- WHAT THE EXERCISE ASKS: Reproduce the records below exactly, but only between the lines holding "inverters | 11.6 |" and "a21boi | 3 | 22.5 |", inclusive.
--------------------
--- src/rtl/lfu_dpath.sv ---
// ----------------------------------------------------------------------------
// lfu_dpath
// Slot storage, scan pointer, running victim search, rank bookkeeping and
// the result register.
// ----------------------------------------------------------------------------
module lfu_dpath #(
  parameter int MAX_SLOTS = 16,
  parameter int KEY_BITS  = 8
) (
  input  logic                              clk,
  input  logic                              rst,
  input  lfu_pkg::lfu_cmd_t                 cmd,
  output lfu_pkg::lfu_status_t              status,
  input  logic [lfu_pkg::KEY_ID_W-1:0]      key_id,
  input  logic                              cfg_valid,
  input  logic [lfu_pkg::CFG_W-1:0]         cfg_data,
  input  logic                              out_ready,
  output logic                              out_valid,
  output logic [lfu_pkg::SLOT_IDX_W-1:0]    out_slot_index,
  output lfu_pkg::action_t                  out_action,
  output logic [lfu_pkg::EVICT_W-1:0]       out_evicted_key,
  output logic [lfu_pkg::COUNT_W-1:0]       out_use_count
);
  import lfu_pkg::*;

  localparam int IDX_W  = (MAX_SLOTS > 1) ? $clog2(MAX_SLOTS) : 1;
  localparam int FILL_W = $clog2(MAX_SLOTS + 1);

  logic [KEY_BITS-1:0] slot_key   [MAX_SLOTS];
  logic [COUNT_W-1:0]  slot_count [MAX_SLOTS];
  logic [IDX_W-1:0]    slot_rank  [MAX_SLOTS];
  logic [FILL_W-1:0]   filled;
  logic [CFG_W-1:0]    slots_in_use;

  logic [KEY_BITS-1:0] key_in;
  logic [KEY_BITS-1:0] cur_key;
  logic [IDX_W-1:0]    scan_idx;
  logic [IDX_W-1:0]    best_idx;
  logic [COUNT_W-1:0]  best_count;
  logic [IDX_W-1:0]    best_rank;
  logic [KEY_BITS-1:0] best_key;

  logic [IDX_W-1:0]    tgt;
  action_t             act;
  logic [COUNT_W-1:0]  new_count;
  logic [KEY_BITS-1:0] evict_key;
  logic [IDX_W-1:0]    evict_rank;

  logic [7:0]          cfg_wide;
  logic [7:0]          last_wide;
  logic [IDX_W-1:0]    last_idx;
  logic [KEY_BITS-1:0] rd_key;
  logic [COUNT_W-1:0]  rd_count;
  logic [IDX_W-1:0]    rd_rank;
  logic                is_empty;
  logic                is_match;
  logic                take_cur;
  logic [IDX_W-1:0]    nb_idx;
  logic [COUNT_W-1:0]  nb_count;
  logic [IDX_W-1:0]    nb_rank;
  logic [KEY_BITS-1:0] nb_key;
  logic [COUNT_W-1:0]  sat_count;
  logic [FILL_W-1:0]   filled_m1;
  logic                out_free;

  assign key_in = KEY_BITS'(key_id);

  // last visible slot: zero counts as one, clamp at the array size
  assign cfg_wide = 8'(slots_in_use);
  always_comb begin
    if (cfg_wide == 8'd0) begin
      last_wide = 8'd0;
    end else if (cfg_wide > 8'(MAX_SLOTS)) begin
      last_wide = 8'(MAX_SLOTS - 1);
    end else begin
      last_wide = cfg_wide - 8'd1;
    end
  end
  assign last_idx = last_wide[IDX_W-1:0];

  assign rd_key   = slot_key[scan_idx];
  assign rd_count = slot_count[scan_idx];
  assign rd_rank  = slot_rank[scan_idx];
  assign is_empty = (rd_key == '0);
  assign is_match = (rd_key == cur_key);

  // lowest count wins, oldest insertion breaks a tie; slot 0 seeds the search
  assign take_cur = (scan_idx == '0) || (rd_count < best_count) ||
                    ((rd_count == best_count) && (rd_rank < best_rank));
  assign nb_idx   = take_cur ? scan_idx : best_idx;
  assign nb_count = take_cur ? rd_count : best_count;
  assign nb_rank  = take_cur ? rd_rank  : best_rank;
  assign nb_key   = take_cur ? rd_key   : best_key;

  assign sat_count = (rd_count == COUNT_MAX) ? rd_count : rd_count + COUNT_W'(1);
  assign filled_m1 = filled - FILL_W'(1);

  assign out_free = !out_valid || out_ready;

  assign status.key_valid = (key_in != '0);
  assign status.scan_done = is_empty || is_match || (scan_idx == last_idx);
  assign status.out_free  = out_free;

  always_ff @(posedge clk) begin
    if (rst) begin
      slots_in_use <= SLOTS_RESET;
    end else if (cfg_valid) begin
      slots_in_use <= cfg_data;
    end
  end

  // scan state
  always_ff @(posedge clk) begin
    if (cmd.start) begin
      cur_key  <= key_in;
      scan_idx <= '0;
    end
    if (cmd.scan) begin
      scan_idx   <= scan_idx + IDX_W'(1);
      best_idx   <= nb_idx;
      best_count <= nb_count;
      best_rank  <= nb_rank;
      best_key   <= nb_key;
      if (is_empty || is_match) begin
        tgt       <= scan_idx;
        act       <= is_empty ? ACT_FILL : ACT_HIT;
        new_count <= is_empty ? COUNT_W'(1) : sat_count;
        evict_key <= '0;
      end else if (scan_idx == last_idx) begin
        tgt        <= nb_idx;
        act        <= ACT_REPLACE;
        new_count  <= COUNT_W'(1);
        evict_key  <= nb_key;
        evict_rank <= nb_rank;
      end
    end
  end

  // slot keys and fill count; a zero key marks an empty slot
  always_ff @(posedge clk) begin
    if (rst) begin
      filled <= '0;
      for (int i = 0; i < MAX_SLOTS; i++) begin
        slot_key[i] <= '0;
      end
    end else if (cmd.commit) begin
      slot_key[tgt] <= cur_key;
      if (act == ACT_FILL && filled < FILL_W'(MAX_SLOTS)) begin
        filled <= filled + FILL_W'(1);
      end
    end
  end

  // counts and dense age ranks
  always_ff @(posedge clk) begin
    if (cmd.commit) begin
      slot_count[tgt] <= new_count;
      if (act == ACT_REPLACE) begin
        // close the gap left by the victim, across all occupied slots
        for (int i = 0; i < MAX_SLOTS; i++) begin
          if (slot_key[i] != '0 && slot_rank[i] > evict_rank) begin
            slot_rank[i] <= slot_rank[i] - IDX_W'(1);
          end
        end
        slot_rank[tgt] <= filled_m1[IDX_W-1:0];
      end else if (act == ACT_FILL) begin
        slot_rank[tgt] <= filled[IDX_W-1:0];
      end
    end
  end

  // result word
  always_ff @(posedge clk) begin
    if (rst) begin
      out_valid <= 1'b0;
    end else if (cmd.commit) begin
      out_valid <= 1'b1;
    end else if (out_ready) begin
      out_valid <= 1'b0;
    end
  end

  always_ff @(posedge clk) begin
    if (cmd.commit) begin
      out_slot_index  <= SLOT_IDX_W'(tgt);
      out_action      <= act;
      out_evicted_key <= EVICT_W'(evict_key);
      out_use_count   <= new_count;
    end
  end

`ifndef NO_ASSERTIONS
  a_commit_free: assert property (@(posedge clk) disable iff (rst)
    cmd.commit |-> out_free)
    else $error("commit while result word still held");

  a_word_after_commit: assert property (@(posedge clk) disable iff (rst)
    cmd.commit |=> out_valid)
    else $error("no result word after commit");

  a_fill_grows: assert property (@(posedge clk) disable iff (rst)
    (cmd.commit && act == ACT_FILL) |=> filled == $past(filled) + FILL_W'(1))
    else $error("fill count did not advance on a fill");

  a_evict_zero: assert property (@(posedge clk) disable iff (rst)
    (out_valid && out_action != ACT_REPLACE) |-> out_evicted_key == '0)
    else $error("evicted key set without a replacement");

  a_new_count_one: assert property (@(posedge clk) disable iff (rst)
    (out_valid && out_action != ACT_HIT) |-> out_use_count == COUNT_W'(1))
    else $error("new key does not start at count one");
`endif

endmodule
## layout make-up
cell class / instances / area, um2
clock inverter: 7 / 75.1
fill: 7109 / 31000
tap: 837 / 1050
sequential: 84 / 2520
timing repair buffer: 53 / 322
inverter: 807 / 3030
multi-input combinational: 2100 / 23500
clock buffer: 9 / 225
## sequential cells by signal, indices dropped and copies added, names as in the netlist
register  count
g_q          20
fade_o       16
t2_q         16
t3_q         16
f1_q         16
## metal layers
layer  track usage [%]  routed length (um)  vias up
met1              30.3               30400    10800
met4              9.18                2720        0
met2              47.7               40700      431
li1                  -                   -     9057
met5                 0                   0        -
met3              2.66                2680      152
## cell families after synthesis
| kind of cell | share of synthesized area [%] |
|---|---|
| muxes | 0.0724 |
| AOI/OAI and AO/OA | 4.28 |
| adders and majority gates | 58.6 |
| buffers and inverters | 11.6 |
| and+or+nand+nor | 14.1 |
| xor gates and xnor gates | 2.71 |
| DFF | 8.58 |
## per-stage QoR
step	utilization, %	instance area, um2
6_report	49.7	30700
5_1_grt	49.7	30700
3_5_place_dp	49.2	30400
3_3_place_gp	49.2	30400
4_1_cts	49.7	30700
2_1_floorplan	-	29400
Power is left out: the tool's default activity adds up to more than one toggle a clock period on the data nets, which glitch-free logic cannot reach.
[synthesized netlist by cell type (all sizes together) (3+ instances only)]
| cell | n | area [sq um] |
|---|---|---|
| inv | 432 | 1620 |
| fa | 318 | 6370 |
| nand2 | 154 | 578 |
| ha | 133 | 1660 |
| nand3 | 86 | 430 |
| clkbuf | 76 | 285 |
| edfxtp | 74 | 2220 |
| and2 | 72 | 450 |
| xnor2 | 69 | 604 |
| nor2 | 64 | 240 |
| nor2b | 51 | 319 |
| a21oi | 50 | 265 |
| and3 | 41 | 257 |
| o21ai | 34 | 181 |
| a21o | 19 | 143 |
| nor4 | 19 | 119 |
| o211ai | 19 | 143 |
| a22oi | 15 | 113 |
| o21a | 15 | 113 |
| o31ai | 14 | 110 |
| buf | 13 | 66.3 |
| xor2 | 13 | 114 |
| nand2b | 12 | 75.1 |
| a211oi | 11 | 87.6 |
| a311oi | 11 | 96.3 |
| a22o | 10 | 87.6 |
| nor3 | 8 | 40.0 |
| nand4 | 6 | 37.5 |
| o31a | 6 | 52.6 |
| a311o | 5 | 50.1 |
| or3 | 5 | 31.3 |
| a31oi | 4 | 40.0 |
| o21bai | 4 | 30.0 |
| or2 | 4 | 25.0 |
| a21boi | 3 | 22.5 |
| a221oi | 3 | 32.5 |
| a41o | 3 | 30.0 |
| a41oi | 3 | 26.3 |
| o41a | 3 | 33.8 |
$ cat src/rtl/f2pcm_pkg.sv
package f2pcm_pkg;

    // configuration register indexes
    localparam int CFG_IDX_W        = 2;
    localparam logic [CFG_IDX_W-1:0] CFG_FLOAT_OUTPUT = 2'd0;
    localparam logic [CFG_IDX_W-1:0] CFG_SAMPLE_BYTES = 2'd1;

    localparam int CFG_DATA_W       = 4;
    localparam logic       FLOAT_OUTPUT_RST = 1'b0;
    localparam logic [3:0] SAMPLE_BYTES_RST = 4'd2;

    localparam int IN_W   = 32;
    localparam int WORD_W = 64;

    // integer scale factors
    localparam logic [14:0] SCALE_U8  = 15'd127;
    localparam logic [14:0] SCALE_S16 = 15'd32767;

    // binary32 exponent offsets of the scaled products (bias 127 plus 23 fraction bits, plus 8 more for U8)
    localparam logic signed [9:0] OFF_S16 = 10'sd150;
    localparam logic signed [9:0] OFF_U8  = 10'sd158;

    localparam logic [10:0] F64_NORM_ADJ = 11'd896;
    localparam logic [10:0] F64_SUB_ADJ  = 11'd874;

    localparam logic [24:0] S16_MAX = 25'd32767;
    localparam logic [31:0] S32_MAX = 32'h7FFF_FFFF;
    localparam logic [32:0] U8_MID  = 33'h0_8000_0000;

    typedef enum logic [2:0] {
        MODE_F32,
        MODE_F64,
        MODE_U8,
        MODE_S16,
        MODE_S32,
        MODE_ERR
    } t_mode;

    typedef struct packed {
        logic        sign;
        logic [7:0]  expo;
        logic [22:0] man;
        logic [38:0] prod;
        logic [4:0]  lead;
    } t_s1;

    typedef struct packed {
        logic               sign;
        logic               is_nan;
        logic               tiny;
        logic [63:0]        fword;
        logic [24:0]        rsig;
        logic signed [9:0]  rexp;
        logic [30:0]        mag32;
        logic               sat32;
    } t_s2;

    typedef struct packed {
        logic        sign;
        logic        is_nan;
        logic        tiny;
        logic [63:0] fword;
        logic [32:0] mag;
        logic        sticky;
        logic        sat;
    } t_s3;

endpackage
--------------------
- SOLVED EXERCISE:
| buffers and inverters | 11.6 |
| and+or+nand+nor | 14.1 |
| xor gates and xnor gates | 2.71 |
| DFF | 8.58 |
## per-stage QoR
step	utilization, %	instance area, um2
6_report	49.7	30700
5_1_grt	49.7	30700
3_5_place_dp	49.2	30400
3_3_place_gp	49.2	30400
4_1_cts	49.7	30700
2_1_floorplan	-	29400
Power is left out: the tool's default activity adds up to more than one toggle a clock period on the data nets, which glitch-free logic cannot reach.
[synthesized netlist by cell type (all sizes together) (3+ instances only)]
| cell | n | area [sq um] |
|---|---|---|
| inv | 432 | 1620 |
| fa | 318 | 6370 |
| nand2 | 154 | 578 |
| ha | 133 | 1660 |
| nand3 | 86 | 430 |
| clkbuf | 76 | 285 |
| edfxtp | 74 | 2220 |
| and2 | 72 | 450 |
| xnor2 | 69 | 604 |
| nor2 | 64 | 240 |
| nor2b | 51 | 319 |
| a21oi | 50 | 265 |
| and3 | 41 | 257 |
| o21ai | 34 | 181 |
| a21o | 19 | 143 |
| nor4 | 19 | 119 |
| o211ai | 19 | 143 |
| a22oi | 15 | 113 |
| o21a | 15 | 113 |
| o31ai | 14 | 110 |
| buf | 13 | 66.3 |
| xor2 | 13 | 114 |
| nand2b | 12 | 75.1 |
| a211oi | 11 | 87.6 |
| a311oi | 11 | 96.3 |
| a22o | 10 | 87.6 |
| nor3 | 8 | 40.0 |
| nand4 | 6 | 37.5 |
| o31a | 6 | 52.6 |
| a311o | 5 | 50.1 |
| or3 | 5 | 31.3 |
| a31oi | 4 | 40.0 |
| o21bai | 4 | 30.0 |
| or2 | 4 | 25.0 |
| a21boi | 3 | 22.5 |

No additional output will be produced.